MAS NA MANHÃ DESTA QUARTA, ao chegar em Palácio, o psicopata afirmou o seguinte: “Está chegando a hora de tudo ser colocado no devido lugar”.

Ninguém mais tenta interpretar o que seria “o devido lugar” . Um golpe? Uma sargentada? O fechamento dos poderes?

AS SUCESSIVAS DERROTAS que o governo sofreu nos últimos quinze dias fizeram murchar o tamanho do porrete que anunciava possuir.

Vamos lembrar os fiascos oficiais recentes: desmonte da falsificação dos números da Saúde, recuo na recriação da aviação do Exército, devolução pelo Congresso da MP dos reitores, fim da transferência de recusrsos do bolsa-família para a publicidade, posições altivas do STF nas investigações de fake news, de terrorismo fascista e de tentativa de constitucionalização de intervenção militar, tiro no pé ao ensaiar o enquadramento de um chargista na LSN, respostas atravessadas da diplomacia chinesa e outras. O quadro se completa, no plano global, com a perspectiva crescente de derrota de Donald Trump nas eleições americanas. Não há dúvidas: as marcas principais da administração Jair Bolsonaro são o fracasso, a vergonha e o vexame.

SIM, CLARO, ELE TEM A CANETA e pode fazer barbaridades com ela, como vem fazendo. O auxílio emergencial não chega a todos, o crédito não alcança pequenas e médias empresas e verbas vitais para a Saúde seguem bloqueadas.

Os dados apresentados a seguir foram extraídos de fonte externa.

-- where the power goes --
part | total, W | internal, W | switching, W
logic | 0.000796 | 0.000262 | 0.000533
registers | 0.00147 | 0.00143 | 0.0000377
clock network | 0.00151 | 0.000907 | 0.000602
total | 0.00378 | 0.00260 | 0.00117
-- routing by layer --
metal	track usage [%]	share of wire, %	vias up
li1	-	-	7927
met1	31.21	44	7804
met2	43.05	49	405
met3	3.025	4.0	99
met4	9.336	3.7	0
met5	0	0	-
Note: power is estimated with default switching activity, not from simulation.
**src/hw/rtl/deq_pkg.sv**
```systemverilog
// types and constants of the double-ended queue unit
`default_nettype none

package deq_pkg;

   localparam int DEPTH_DEF      = 64;
   localparam int DATA_WIDTH_DEF = 32;
   localparam int INDEX_WIDTH    = 6;

   localparam logic END_HEAD = 1'b0;
   localparam logic END_TAIL = 1'b1;

   typedef enum logic [1:0] {
      OP_PUT,
      OP_GET,
      OP_READ,
      OP_REMOVE
   } op_type;

   typedef enum logic [1:0] {
      STAT_OK,
      STAT_MISS,
      STAT_NULL,
      STAT_FULL
   } status_type;

   typedef enum logic [1:0] {
      S_IDLE,
      S_EXEC,
      S_SHIFT,
      S_RM_DONE
   } state_type;

endpackage

`default_nettype wire

```
**src/hw/rtl/deq_req_if.sv**
```systemverilog
// request channel of the double-ended queue unit
`default_nettype none

interface deq_req_if #(
   parameter int DATA_WIDTH = deq_pkg::DATA_WIDTH_DEF
);
   logic                            valid;
   logic                            ready;
   logic [1:0]                      req_type;
   logic                            end_sel;
   logic [DATA_WIDTH-1:0]           value;
   logic [deq_pkg::INDEX_WIDTH-1:0] index;

   modport source (output valid, output req_type, output end_sel, output value,
                   output index, input ready);
   modport sink   (input valid, input req_type, input end_sel, input value,
                   input index, output ready);
endinterface

`default_nettype wire

```
**src/hw/rtl/deq_rsp_if.sv**
```systemverilog
// response channel of the double-ended queue unit
`default_nettype none

interface deq_rsp_if #(
   parameter int DATA_WIDTH = deq_pkg::DATA_WIDTH_DEF,
   parameter int DEPTH      = deq_pkg::DEPTH_DEF
);
   localparam int CNT_W = $clog2(DEPTH + 1);

   logic                  valid;
   logic                  ready;
   logic [DATA_WIDTH-1:0] result_value;
   logic [1:0]            status;
   logic [CNT_W-1:0]      length;

   modport source (output valid, output result_value, output status, output length,
                   input ready);
   modport sink   (input valid, input result_value, input status, input length,
                   output ready);
endinterface

`default_nettype wire

```
**src/hw/rtl/double_ended_queue_unit.sv**
```systemverilog
// double-ended queue of nonzero words kept in a ring buffer memory
//
//   channel   dir  handshake          payload
//   req_ch    in   valid / ready      req_type, end_sel, value, index
//   rsp_ch    out  valid / ready      result_value, status, length
//
// put, get and indexed read: accept with memory read, then execute
// remove: accept with memory read, then search entry by entry, move each entry past
//   the match to close the gap, finish when found; bound by the single memory read port
// reset clears state, head, count and the output valid only; the word memory needs no clearing
// a finished item waits in the output register; a new item is accepted
//   meanwhile, and the step that loads the output register holds until it is free
`default_nettype none

module double_ended_queue_unit #(
   parameter int DEPTH      = deq_pkg::DEPTH_DEF,
   parameter int DATA_WIDTH = deq_pkg::DATA_WIDTH_DEF
) (
   input wire        clock,
   input wire        reset,
   deq_req_if.sink   req_ch,
   deq_rsp_if.source rsp_ch
);
   import deq_pkg::*;

   localparam int ADDR_W = $clog2(DEPTH);
   localparam int CNT_W  = $clog2(DEPTH + 1);
   localparam int CMP_W  = (CNT_W > INDEX_WIDTH) ? CNT_W : INDEX_WIDTH;

   function automatic logic [ADDR_W-1:0] slot_of(input logic [ADDR_W-1:0] base,
                                                input logic [CNT_W-1:0]  k);
      logic [CNT_W:0] sum;
      sum = (CNT_W+1)'(base) + (CNT_W+1)'(k);
      if (sum >= (CNT_W+1)'(DEPTH)) begin
         sum = sum - (CNT_W+1)'(DEPTH);
      end
      return sum[ADDR_W-1:0];
   endfunction

   function automatic logic [CNT_W-1:0] from_end(input logic             e,
                                                 input logic [CNT_W-1:0] k,
                                                 input logic [CNT_W-1:0] cnt);
      return (e == END_TAIL) ? (cnt - CNT_W'(1) - k) : k;
   endfunction

   logic [DATA_WIDTH-1:0] word_store [DEPTH];
   logic [DATA_WIDTH-1:0] rd_data_ff;

   state_type             state_ff, state_in;
   logic [ADDR_W-1:0]     head_ff, head_in;
   logic [CNT_W-1:0]      count_ff, count_in;
   logic                  rsp_valid_ff, rsp_valid_in;

   op_type                op_ff, op_in;
   logic                  end_ff, end_in;
   logic [DATA_WIDTH-1:0] value_ff, value_in;
   logic [CNT_W-1:0]      pos_ff, pos_in;
   logic [CNT_W-1:0]      k_ff, k_in;
   logic                  rd_ok_ff, rd_ok_in;
   logic [DATA_WIDTH-1:0] rsp_value_ff, rsp_value_in;
   status_type            rsp_status_ff, rsp_status_in;
   logic [CNT_W-1:0]      rsp_length_ff, rsp_length_in;

   logic                  rd_en, wr_en;
   logic [ADDR_W-1:0]     rd_addr, wr_addr;
   logic [DATA_WIDTH-1:0] wr_data;
   logic                  rsp_load, out_free;
   logic [ADDR_W-1:0]     head_dec;
   logic [CNT_W:0]        count_x, pos_x, k_x;
   logic                  hit;
   logic [CNT_W-1:0]      first_pos;

   assign out_free = !rsp_valid_ff || rsp_ch.ready;
   assign head_dec = (head_ff == '0) ? ADDR_W'(DEPTH - 1) : head_ff - ADDR_W'(1);
   assign count_x  = {1'b0, count_ff};
   assign pos_x    = {1'b0, pos_ff};
   assign k_x      = {1'b0, k_ff};

   assign req_ch.ready        = (state_ff == S_IDLE);
   assign rsp_ch.valid        = rsp_valid_ff;
   assign rsp_ch.result_value = rsp_value_ff;
   assign rsp_ch.status       = rsp_status_ff;
   assign rsp_ch.length       = rsp_length_ff;

   always_comb begin
      state_in      = state_ff;
      head_in       = head_ff;
      count_in      = count_ff;
      op_in         = op_ff;
      end_in        = end_ff;
      value_in      = value_ff;
      pos_in        = pos_ff;
      k_in          = k_ff;
      rd_ok_in      = rd_ok_ff;
      rsp_load      = 1'b0;
      rsp_value_in  = '0;
      rsp_status_in = STAT_OK;
      rsp_length_in = count_ff;
      rd_en         = 1'b0;
      rd_addr       = '0;
      wr_en         = 1'b0;
      wr_addr       = '0;
      wr_data       = rd_data_ff;
      hit           = 1'b0;
      first_pos     = '0;

      unique case (state_ff)
         S_IDLE: begin
            if (req_ch.valid) begin
               op_in    = op_type'(req_ch.req_type);
               end_in   = req_ch.end_sel;
               value_in = req_ch.value;
               k_in     = '0;
               unique case (op_type'(req_ch.req_type))
                  OP_PUT: begin
                     hit       = 1'b0;
                     first_pos = '0;
                  end
                  OP_GET: begin
                     hit       = (count_ff != '0);
                     first_pos = from_end(req_ch.end_sel, '0, count_ff);
                  end
                  OP_READ: begin
                     hit       = CMP_W'(req_ch.index) < CMP_W'(count_ff);
                     first_pos = from_end(req_ch.end_sel, CNT_W'(req_ch.index), count_ff);
                  end
                  OP_REMOVE: begin
                     hit       = (req_ch.value != '0) && (count_ff != '0);
                     first_pos = from_end(req_ch.end_sel, '0, count_ff);
                  end
               endcase
               pos_in   = first_pos;
               rd_ok_in = hit;
               rd_en    = hit;
               rd_addr  = slot_of(head_ff, first_pos);
               state_in = S_EXEC;
            end
         end

         S_EXEC: begin
            unique case (op_ff)
               OP_PUT: begin
                  if (out_free) begin
                     rsp_load = 1'b1;
                     state_in = S_IDLE;
                     if (value_ff == '0) begin
                        rsp_status_in = STAT_NULL;
                     end else if (count_ff == CNT_W'(DEPTH)) begin
                        rsp_status_in = STAT_FULL;
                     end else begin
                        wr_en         = 1'b1;
                        wr_data       = value_ff;
                        wr_addr       = (end_ff == END_TAIL) ? slot_of(head_ff, count_ff)
                                                             : head_dec;
                        head_in       = (end_ff == END_TAIL) ? head_ff : head_dec;
                        count_in      = count_ff + CNT_W'(1);
                        rsp_length_in = count_ff + CNT_W'(1);
                     end
                  end
               end
               OP_GET: begin
                  if (out_free) begin
                     rsp_load = 1'b1;
                     state_in = S_IDLE;
                     if (!rd_ok_ff) begin
                        rsp_status_in = STAT_MISS;
                     end else begin
                        rsp_value_in  = rd_data_ff;
                        head_in       = (end_ff == END_TAIL) ? head_ff
                                                             : slot_of(head_ff, CNT_W'(1));
                        count_in      = count_ff - CNT_W'(1);
                        rsp_length_in = count_ff - CNT_W'(1);
                     end
                  end
               end
               OP_READ: begin
                  if (out_free) begin
                     rsp_load = 1'b1;
                     state_in = S_IDLE;
                     if (!rd_ok_ff) begin
                        rsp_status_in = STAT_MISS;
                     end else begin
                        rsp_value_in = rd_data_ff;
                     end
                  end
               end
               OP_REMOVE: begin
                  priority if (!rd_ok_ff) begin
                     if (out_free) begin
                        rsp_load      = 1'b1;
                        rsp_status_in = STAT_MISS;
                        state_in      = S_IDLE;
                     end
                  end else if (rd_data_ff == value_ff) begin
                     if (pos_x + 1'b1 < count_x) begin
                        rd_en    = 1'b1;
                        rd_addr  = slot_of(head_ff, pos_ff + CNT_W'(1));
                        state_in = S_SHIFT;
                     end else begin
                        state_in = S_RM_DONE;
                     end
                  end else if (k_x + 1'b1 == count_x) begin
                     if (out_free) begin
                        rsp_load      = 1'b1;
                        rsp_status_in = STAT_MISS;
                        state_in      = S_IDLE;
                     end
                  end else begin
                     k_in    = k_ff + CNT_W'(1);
                     pos_in  = from_end(end_ff, k_ff + CNT_W'(1), count_ff);
                     rd_en   = 1'b1;
                     rd_addr = slot_of(head_ff, from_end(end_ff, k_ff + CNT_W'(1), count_ff));
                  end
               end
            endcase
         end

         S_SHIFT: begin
            wr_en   = 1'b1;
            wr_addr = slot_of(head_ff, pos_ff);
            wr_data = rd_data_ff;
            if (pos_x + 2'd2 < count_x) begin
               rd_en   = 1'b1;
               rd_addr = slot_of(head_ff, pos_ff + CNT_W'(2));
               pos_in  = pos_ff + CNT_W'(1);
            end else begin
               state_in = S_RM_DONE;
            end
         end

         S_RM_DONE: begin
            if (out_free) begin
               rsp_load      = 1'b1;
               rsp_value_in  = value_ff;
               count_in      = count_ff - CNT_W'(1);
               rsp_length_in = count_ff - CNT_W'(1);
               state_in      = S_IDLE;
            end
         end
      endcase

      rsp_valid_in = rsp_load || (rsp_valid_ff && !rsp_ch.ready);
   end

   always_ff @(posedge clock) begin
      if (wr_en) begin
         word_store[wr_addr] <= wr_data;
      end
      if (rd_en) begin
         rd_data_ff <= word_store[rd_addr];
      end
   end

   always_ff @(posedge clock) begin
      if (reset) begin
         state_ff     <= S_IDLE;
         head_ff      <= '0;
         count_ff     <= '0;
         rsp_valid_ff <= 1'b0;
      end else begin
         state_ff     <= state_in;
         head_ff      <= head_in;
         count_ff     <= count_in;
         rsp_valid_ff <= rsp_valid_in;
      end
   end

   always_ff @(posedge clock) begin
      op_ff    <= op_in;
      end_ff   <= end_in;
      value_ff <= value_in;
      pos_ff   <= pos_in;
      k_ff     <= k_in;
      rd_ok_ff <= rd_ok_in;
      if (rsp_load) begin
         rsp_value_ff  <= rsp_value_in;
         rsp_status_ff <= rsp_status_in;
         rsp_length_ff <= rsp_length_in;
      end
   end

endmodule

`default_nettype wire

```
**src/flat_wrapper.sv**
```systemverilog
// flat-port wrapper written by rule: the top's interface ports become plain ports
module double_ended_queue_unit_flat import deq_pkg::*;
#(
   parameter int DEPTH      = deq_pkg::DEPTH_DEF,
   parameter int DATA_WIDTH = deq_pkg::DATA_WIDTH_DEF
)
  (clock, reset, req_ch_valid, req_ch_req_type, req_ch_end_sel, req_ch_value, req_ch_index, req_ch_ready, rsp_ch_valid, rsp_ch_result_value, rsp_ch_status, rsp_ch_length, rsp_ch_ready);
  deq_req_if #(.DATA_WIDTH(DATA_WIDTH)) req_ch_i ();
  deq_rsp_if #(.DATA_WIDTH(DATA_WIDTH), .DEPTH(DEPTH)) rsp_ch_i ();
  input wire clock;
  input wire reset;
  input wire logic [$bits(req_ch_i.valid)-1:0] req_ch_valid;
  input wire logic [$bits(req_ch_i.req_type)-1:0] req_ch_req_type;
  input wire logic [$bits(req_ch_i.end_sel)-1:0] req_ch_end_sel;
  input wire logic [$bits(req_ch_i.value)-1:0] req_ch_value;
  input wire logic [$bits(req_ch_i.index)-1:0] req_ch_index;
  output wire logic [$bits(req_ch_i.ready)-1:0] req_ch_ready;
  output wire logic [$bits(rsp_ch_i.valid)-1:0] rsp_ch_valid;
  output wire logic [$bits(rsp_ch_i.result_value)-1:0] rsp_ch_result_value;
  output wire logic [$bits(rsp_ch_i.status)-1:0] rsp_ch_status;
  output wire logic [$bits(rsp_ch_i.length)-1:0] rsp_ch_length;
  input wire logic [$bits(rsp_ch_i.ready)-1:0] rsp_ch_ready;
  assign req_ch_i.valid = req_ch_valid;
  assign req_ch_i.req_type = req_ch_req_type;
  assign req_ch_i.end_sel = req_ch_end_sel;
  assign req_ch_i.value = req_ch_value;
  assign req_ch_i.index = req_ch_index;
  assign req_ch_ready = req_ch_i.ready;
  assign rsp_ch_valid = rsp_ch_i.valid;
  assign rsp_ch_result_value = rsp_ch_i.result_value;
  assign rsp_ch_status = rsp_ch_i.status;
  assign rsp_ch_length = rsp_ch_i.length;
  assign rsp_ch_i.ready = rsp_ch_ready;
  double_ended_queue_unit #(.DEPTH(DEPTH), .DATA_WIDTH(DATA_WIDTH)) u_core (.clock(clock), .reset(reset), .req_ch(req_ch_i), .rsp_ch(rsp_ch_i));
endmodule
```
<file path="config.mk">
export PLATFORM = sky130hd
export DESIGN_NAME = sowd_cell
export DESIGN_NICKNAME = d
export VERILOG_FILES = /design/src/rtl/sowd_cell.sv
export SDC_FILE = /design/constraint.sdc
export NUM_CORES = 1
export LEC_CHECK = 0
export BUFFER_PORTS_ARGS = -buffer_cell sky130_fd_sc_hd__clkbuf_2
export CAP_MARGIN = 40
export CORE_UTILIZATION = 40
export CTS_CLUSTER_DIAMETER = 80
export DETAILED_ROUTE_END_ITERATION = 6
export PLACE_DENSITY = 0.85
export SYNTH_ARGS = -nofsm -noshare
export SYNTH_HDL_FRONTEND = slang
export SYNTH_SLANG_ARGS = --single-unit
</file>
<file path="constraint.sdc">
create_clock -name clk -period 0.8 [get_ports clk]
set_input_delay 0.08 -clock clk [delete_from_list [all_inputs] [get_ports clk]]
set_output_delay 0.08 -clock clk [all_outputs]
set_load 0.02 [all_outputs]
</file>
<file path="src/lsr_pkg.sv">
package lsr_pkg;

  localparam int DEPTH      = 64;
  localparam int DATA_WIDTH = 32;
  localparam int AW         = $clog2(DEPTH);
  localparam int CNT_W      = $clog2(DEPTH + 1);

  localparam logic [1:0] OP_PUSH = 2'd0;
  localparam logic [1:0] OP_POP  = 2'd1;
  localparam logic [1:0] OP_REV  = 2'd2;

  localparam logic [1:0] STAT_OK  = 2'd0;
  localparam logic [1:0] STAT_OVF = 2'd1;
  localparam logic [1:0] STAT_UDF = 2'd2;

  localparam logic [CNT_W-1:0] DEPTH_CNT = CNT_W'(DEPTH);

  typedef struct packed {
    logic                  we;
    logic [AW-1:0]         waddr;
    logic [DATA_WIDTH-1:0] wdata;
    logic [AW-1:0]         raddr;
  } mem_req_t;

endpackage

</file>
<file path="src/lsr_ram.sv">
module lsr_ram #(
  parameter int DEPTH = 64,
  parameter int WIDTH = 32
) (
  input  logic                     clk,
  input  logic                     we,
  input  logic [$clog2(DEPTH)-1:0] waddr,
  input  logic [WIDTH-1:0]         wdata,
  input  logic [$clog2(DEPTH)-1:0] raddr,
  output logic [WIDTH-1:0]         rdata
);

  logic [WIDTH-1:0] mem [DEPTH];
  logic [WIDTH-1:0] rdata_r;

  always_ff @(posedge clk) begin
    if (we) begin
      mem[waddr] <= wdata;
    end
    rdata_r <= mem[raddr];
  end

  assign rdata = rdata_r;

endmodule

</file>
<file path="src/lsr_ctrl.sv">
module lsr_ctrl (
  input  logic                          clk,
  input  logic                          rst_n,
  input  logic                          in_valid,
  output logic                          in_stall,
  input  logic [1:0]                    in_opcode,
  input  logic [lsr_pkg::DATA_WIDTH-1:0] in_push_value,
  input  logic                          cfg_valid,
  output logic                          cfg_ready,
  input  logic [lsr_pkg::CNT_W-1:0]     cfg_capacity,
  output logic                          out_valid,
  input  logic                          out_stall,
  output logic [lsr_pkg::DATA_WIDTH-1:0] out_pop_value,
  output logic [1:0]                    out_status,
  output logic [lsr_pkg::CNT_W-1:0]     out_count,
  output lsr_pkg::mem_req_t             mem_req,
  input  logic [lsr_pkg::DATA_WIDTH-1:0] mem_rdata
);
  import lsr_pkg::*;

  typedef enum logic [2:0] {
    S_IDLE, S_POP, S_REV_RD_HI, S_REV_WR_LO, S_REV_WR_HI
  } state_t;

  state_t                state_r;
  logic [CNT_W-1:0]      fill_r;
  logic [CNT_W-1:0]      cap_r;
  logic [AW-1:0]         lo_r;
  logic [AW-1:0]         hi_r;
  logic [DATA_WIDTH-1:0] tmp_r;
  logic                  out_valid_r;
  logic [DATA_WIDTH-1:0] out_pop_value_r;
  logic [1:0]            out_status_r;
  logic [CNT_W-1:0]      out_count_r;

  logic                  accept;
  logic [CNT_W-1:0]      limit;
  logic                  full;
  logic [CNT_W-1:0]      fill_m1;
  logic                  more_pairs;

  assign limit      = (cap_r > DEPTH_CNT) ? DEPTH_CNT : cap_r;
  assign full       = (fill_r >= limit);
  assign fill_m1    = fill_r - CNT_W'(1);
  assign accept     = in_valid && !in_stall;
  assign in_stall   = !((state_r == S_IDLE) && (!out_valid_r || !out_stall));
  assign cfg_ready  = (state_r == S_IDLE);
  // another pair remains after (lo, hi) when lo + 1 < hi - 1
  assign more_pairs = ({1'b0, lo_r} + CNT_W'(2)) < {1'b0, hi_r};

  always_comb begin
    mem_req       = '0;
    mem_req.wdata = in_push_value;
    case (state_r)
      S_IDLE: begin
        mem_req.raddr = (in_opcode == OP_POP) ? fill_m1[AW-1:0] : '0;
        mem_req.waddr = fill_r[AW-1:0];
        mem_req.we    = accept && (in_opcode == OP_PUSH) && !full;
      end
      S_REV_RD_HI: begin
        mem_req.raddr = hi_r;
      end
      S_REV_WR_LO: begin
        mem_req.we    = 1'b1;
        mem_req.waddr = lo_r;
        mem_req.wdata = mem_rdata;
      end
      S_REV_WR_HI: begin
        mem_req.we    = 1'b1;
        mem_req.waddr = hi_r;
        mem_req.wdata = tmp_r;
        mem_req.raddr = lo_r + AW'(1);
      end
      default: begin
        mem_req.raddr = '0;
      end
    endcase
  end

  always_ff @(posedge clk) begin
    if (!rst_n) begin
      state_r     <= S_IDLE;
      fill_r      <= '0;
      cap_r       <= DEPTH_CNT;
      out_valid_r <= 1'b0;
    end else begin
      if (out_valid_r && !out_stall) begin
        out_valid_r <= 1'b0;
      end
      if (cfg_valid && cfg_ready) begin
        cap_r <= cfg_capacity;
      end
      case (state_r)
        S_IDLE: begin
          if (accept) begin
            out_pop_value_r <= '0;
            out_status_r    <= STAT_OK;
            out_count_r     <= fill_r;
            out_valid_r     <= 1'b1;
            case (in_opcode)
              OP_PUSH: begin
                if (full) begin
                  out_status_r <= STAT_OVF;
                end else begin
                  fill_r      <= fill_r + CNT_W'(1);
                  out_count_r <= fill_r + CNT_W'(1);
                end
              end
              OP_POP: begin
                if (fill_r == '0) begin
                  out_status_r    <= STAT_UDF;
                  out_pop_value_r <= '1;
                end else begin
                  // result leaves once the read data is back
                  fill_r      <= fill_m1;
                  out_valid_r <= 1'b0;
                  state_r     <= S_POP;
                end
              end
              OP_REV: begin
                if (fill_r > CNT_W'(1)) begin
                  lo_r    <= '0;
                  hi_r    <= fill_m1[AW-1:0];
                  state_r <= S_REV_RD_HI;
                end
              end
              default: begin
                out_status_r <= STAT_OK;
              end
            endcase
          end
        end
        S_POP: begin
          out_pop_value_r <= mem_rdata;
          out_status_r    <= STAT_OK;
          out_count_r     <= fill_r;
          out_valid_r     <= 1'b1;
          state_r         <= S_IDLE;
        end
        S_REV_RD_HI: begin
          tmp_r   <= mem_rdata;
          state_r <= S_REV_WR_LO;
        end
        S_REV_WR_LO: begin
          state_r <= S_REV_WR_HI;
        end
        S_REV_WR_HI: begin
          lo_r    <= lo_r + AW'(1);
          hi_r    <= hi_r - AW'(1);
          state_r <= more_pairs ? S_REV_RD_HI : S_IDLE;
        end
        default: begin
          state_r <= S_IDLE;
        end
      endcase
    end
  end

  assign out_valid     = out_valid_r;
  assign out_pop_value = out_pop_value_r;
  assign out_status    = out_status_r;
  assign out_count     = out_count_r;

endmodule

</file>
<file path="src/lifo_stack_with_reverse.sv">
// Push, reverse, no-op: result in the cycle after the request; pop first passes S_POP.
// Throughput: one push per cycle while no result is stalled; pop holds off input for its RAM read.
// Reverse holds off input in states S_REV_RD_HI, S_REV_WR_LO and S_REV_WR_HI for each of
// floor(count/2) swapped pairs, on the single read and single write port of the entry RAM.
// Reset (rst_n low, synchronous): stack empty, capacity 64, no result pending.
module lifo_stack_with_reverse (
  input  logic                           clk,
  input  logic                           rst_n,
  // command requests
  input  logic                           in_valid,
  output logic                           in_stall,
  input  logic [1:0]                     in_opcode,
  input  logic [lsr_pkg::DATA_WIDTH-1:0] in_push_value,
  // capacity register write
  input  logic                           cfg_valid,
  output logic                           cfg_ready,
  input  logic [lsr_pkg::CNT_W-1:0]      cfg_capacity,
  // results
  output logic                           out_valid,
  input  logic                           out_stall,
  output logic [lsr_pkg::DATA_WIDTH-1:0] out_pop_value,
  output logic [1:0]                     out_status,
  output logic [lsr_pkg::CNT_W-1:0]      out_count
);
  import lsr_pkg::*;

  // Controller <-> entry RAM. The controller owns the fill count and the
  // capacity register; the RAM holds only the words. Reverse is a swap walk
  // from both ends: read lo, read hi, write lo, write hi (with the next lo
  // read issued in that same cycle). No two accesses to one entry overlap, so
  // no forwarding is needed.
  mem_req_t              mem_req;
  logic [DATA_WIDTH-1:0] mem_rdata;

  lsr_ctrl u_ctrl (
    .clk           (clk),
    .rst_n         (rst_n),
    .in_valid      (in_valid),
    .in_stall      (in_stall),
    .in_opcode     (in_opcode),
    .in_push_value (in_push_value),
    .cfg_valid     (cfg_valid),
    .cfg_ready     (cfg_ready),
    .cfg_capacity  (cfg_capacity),
    .out_valid     (out_valid),
    .out_stall     (out_stall),
    .out_pop_value (out_pop_value),
    .out_status    (out_status),
    .out_count     (out_count),
    .mem_req       (mem_req),
    .mem_rdata     (mem_rdata)
  );

  // Entries are not cleared: only data from slots below the fill count is used.
  lsr_ram #(
    .DEPTH (DEPTH),
    .WIDTH (DATA_WIDTH)
  ) u_ram (
    .clk   (clk),
    .we    (mem_req.we),
    .waddr (mem_req.waddr),
    .wdata (mem_req.wdata),
    .raddr (mem_req.raddr),
    .rdata (mem_rdata)
  );

endmodule

</file>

Mas a possibilidade de o governo fazer política de verdade acabou.

Bolsonaro segue com seu colchão de popularidade ao redor de 25% da população. Isso se deve muito à ausência clara de alternativas aos olhos das maiorias. Mas essa aprovação está em queda.

COM ISSO, A AGENDA DO CAOS MURCHOU. A agenda que desnorteava oposições, desequilibrava sentidos e criava no país um eterno clima de barata-voa embatumou. A luta política está se ajustando aos seus parâmetros – digamos – normais. O velho normal está voltando, com a percepção cartesiana de correlação de forças, disputa de hegemonias, uso de tática e estratégia, formação de alianças e frentes etc. por parte de quem vai à luta. Governo é governo, patrão é patrão, trabalhador é trabalhador e fascista não é gente. Em uma frase, a luta política civiliza-se e readquire lógica.

Tenho escrito há mais de um mês que o enfrentamento político na sociedade vive uma situação de empate. Lancei mão até – de maneira torta – do conceito gramsciano de “empate catastrófico”, no qual nenhum dos atores em jogo teria condições de avançar ou dar um lance definitivo sobre outro, criando um clima insuportável de tensões.

POIS O QUADRO PARECE ESTAR MUDANDO com a volta do velho normal. O governo se isola e recua a olhos vistos. A direita tradicional está se articulando a mil, por fora dos partidos. Trata-se de gente como FHC – que volta ao jogo aos quase 90 anos! – Tasso jereissati, Clóvis Carvalho, José Anibal, Armínio Fraga, Edmar Bacha, Gilmar Mendes, Alexandre Moraes, Celso Mello e outros, em linha com a Globo e parte da grande mídia. O traço comum: querem mudar a situação, sem mudanças econômicas substantivas. Expressam setores do capital financeiro e produtivo que começam a perder dinheiro e a ver o Boçal como estorvo aos negócios.

Parte da esquerda – aquela que vive do passado e do vitimismo – fecha-se em bunker e decide ir para a arquibancada reclamar da vida. Outros setores desenvolvem heroicamente atividades incessantes nas redes e nas ruas – algo perigoso em tempos de curva ascendente de contágio. O movimento sindical se reorganiza e novos personagens aparecem. Com todas as dificuldades, buscam entrar em campo.

Os peões se movem. Em meio ao morticínio, movimentos importantes estão sendo feitos. O fundamental é: reabriu-se a disputa política diante do fascismo. Bem vindos ao velho normal.